• _AIM OF THE TASK_: What lines in the records below hold the string "parameter"? Please show them.

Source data
==========

`config.mk`:
```
export PLATFORM = sky130hd
export DESIGN_NAME = pra_cordic_stage
export DESIGN_NICKNAME = d
export VERILOG_FILES = /design/src/design/assert_macros.svh /design/src/design/pra_pkg.sv /design/src/design/pra_cordic_stage.sv
export SDC_FILE = /design/constraint.sdc
export NUM_CORES = 1
export LEC_CHECK = 0
export BUFFER_PORTS_ARGS = -buffer_cell sky130_fd_sc_hd__buf_2
export CAP_MARGIN = 20
export CORE_UTILIZATION = 30
export DETAILED_ROUTE_END_ITERATION = 16
export PLACE_DENSITY_LB_ADDON = 0.12
export SETUP_SLACK_MARGIN = 0.5
export SYNTH_ARGS = -nofsm -noshare
export SYNTH_HDL_FRONTEND = slang
export SYNTH_SLANG_ARGS = --single-unit
```
`constraint.sdc`:
```
create_clock -name clock -period 9.8 [get_ports clock]
set_clock_uncertainty 0.2 [all_clocks]
set_input_delay 1.96 -clock clock [delete_from_list [all_inputs] [get_ports clock]]
set_output_delay 1.96 -clock clock [all_outputs]
set_load 0.01 [all_outputs]
```
`src/design/assert_macros.svh`:
```
// Assertion macros used by the top-level design file of the point rotation block.
`ifndef ASSERT_MACROS_SVH
`define ASSERT_MACROS_SVH
`ifndef SYNTHESIS
`define PRA_ASSERT(label, clk, rst, prop) \
   label: assert property (@(posedge clk) disable iff (rst) prop) \
      else $error("point rotation assertion failed");
`define PRA_ASSERT_NOW(label, clk, rst, cond) \
   label: assert property (@(posedge clk) disable iff (rst) (cond)) \
      else $error("point rotation condition failed");
`else
`define PRA_ASSERT(label, clk, rst, prop)
`define PRA_ASSERT_NOW(label, clk, rst, cond)
`endif
`endif

```
`src/design/pra_pkg.sv`:
```
// Types, constants and the arctangent table of the point rotation block.
package pra_pkg;

   localparam int TRIG_W    = 32;
   localparam int Z_W       = 34;
   localparam int TRIG_FRAC = 30;
   localparam int ATAN_LEN  = 32;

   localparam logic signed [TRIG_W-1:0] GAIN_Q30 = 32'sd652032874;

   localparam logic [31:0] ATAN_TURN [ATAN_LEN] = '{
      32'h20000000, 32'h12E4051E, 32'h09FB385B, 32'h051111D4,
      32'h028B0D43, 32'h0145D7E1, 32'h00A2F61E, 32'h00517C55,
      32'h0028BE53, 32'h00145F2F, 32'h000A2F98, 32'h000517CC,
      32'h00028BE6, 32'h000145F3, 32'h0000A2FA, 32'h0000517D,
      32'h000028BE, 32'h0000145F, 32'h00000A30, 32'h00000518,
      32'h0000028C, 32'h00000146, 32'h000000A3, 32'h00000051,
      32'h00000029, 32'h00000014, 32'h0000000A, 32'h00000005,
      32'h00000003, 32'h00000001, 32'h00000001, 32'h00000000
   };

   localparam logic [1:0] PP_AC  = 2'd0;
   localparam logic [1:0] PP_BNS = 2'd1;
   localparam logic [1:0] PP_AS  = 2'd2;
   localparam logic [1:0] PP_BC  = 2'd3;

   typedef enum logic [1:0] {
      AXIS_X    = 2'd0,
      AXIS_Y    = 2'd1,
      AXIS_Z    = 2'd2,
      AXIS_NONE = 2'd3
   } axis_type;

   typedef enum logic [1:0] {
      QUAD_0 = 2'd0,
      QUAD_1 = 2'd1,
      QUAD_2 = 2'd2,
      QUAD_3 = 2'd3
   } quad_type;

   typedef struct packed {
      logic     valid;
      axis_type axis;
      quad_type quad;
   } pipe_ctl_type;

endpackage

```
`src/design/pra_cordic_stage.sv`:
```
// One registered rotation-mode CORDIC iteration with the point carried along.
module pra_cordic_stage #(
   parameter int COORD_WIDTH = 32,
   parameter int STAGE_INDEX = 0
) (
   input  logic                                 clock,
   input  logic                                 reset,
   input  logic                                 load,
   input  pra_pkg::pipe_ctl_type                up_ctl,
   input  logic [3*COORD_WIDTH-1:0]             up_point,
   input  logic signed [pra_pkg::TRIG_W-1:0]    up_cx,
   input  logic signed [pra_pkg::TRIG_W-1:0]    up_cy,
   input  logic signed [pra_pkg::Z_W-1:0]       up_cz,
   output pra_pkg::pipe_ctl_type                dn_ctl,
   output logic [3*COORD_WIDTH-1:0]             dn_point,
   output logic signed [pra_pkg::TRIG_W-1:0]    dn_cx,
   output logic signed [pra_pkg::TRIG_W-1:0]    dn_cy,
   output logic signed [pra_pkg::Z_W-1:0]       dn_cz
);

   localparam logic signed [pra_pkg::Z_W-1:0] STEP =
      {{(pra_pkg::Z_W-32){1'b0}}, pra_pkg::ATAN_TURN[STAGE_INDEX]};

   logic signed [pra_pkg::TRIG_W-1:0] dx;
   logic signed [pra_pkg::TRIG_W-1:0] dy;
   logic signed [pra_pkg::TRIG_W-1:0] cx_in;
   logic signed [pra_pkg::TRIG_W-1:0] cy_in;
   logic signed [pra_pkg::Z_W-1:0]    cz_in;

   logic                              valid_ff;
   pra_pkg::axis_type                 axis_ff;
   pra_pkg::quad_type                 quad_ff;
   logic [3*COORD_WIDTH-1:0]          point_ff;
   logic signed [pra_pkg::TRIG_W-1:0] cx_ff;
   logic signed [pra_pkg::TRIG_W-1:0] cy_ff;
   logic signed [pra_pkg::Z_W-1:0]    cz_ff;

   always_comb begin
      dx = up_cy >>> STAGE_INDEX;
      dy = up_cx >>> STAGE_INDEX;
      if (!up_cz[pra_pkg::Z_W-1]) begin
         cx_in = up_cx - dx;
         cy_in = up_cy + dy;
         cz_in = up_cz - STEP;
      end else begin
         cx_in = up_cx + dx;
         cy_in = up_cy - dy;
         cz_in = up_cz + STEP;
      end
   end

   always_ff @(posedge clock) begin
      if (reset) begin
         valid_ff <= 1'b0;
      end else if (load) begin
         valid_ff <= up_ctl.valid;
      end
   end

   always_ff @(posedge clock) begin
      if (load) begin
         axis_ff  <= up_ctl.axis;
         quad_ff  <= up_ctl.quad;
         point_ff <= up_point;
         cx_ff    <= cx_in;
         cy_ff    <= cy_in;
         cz_ff    <= cz_in;
      end
   end

   assign dn_ctl   = '{valid: valid_ff, axis: axis_ff, quad: quad_ff};
   assign dn_point = point_ff;
   assign dn_cx    = cx_ff;
   assign dn_cy    = cy_ff;
   assign dn_cz    = cz_ff;

endmodule

```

==========

• _EXERCISE ANSWER_:
   parameter int COORD_WIDTH = 32,
   parameter int STAGE_INDEX = 0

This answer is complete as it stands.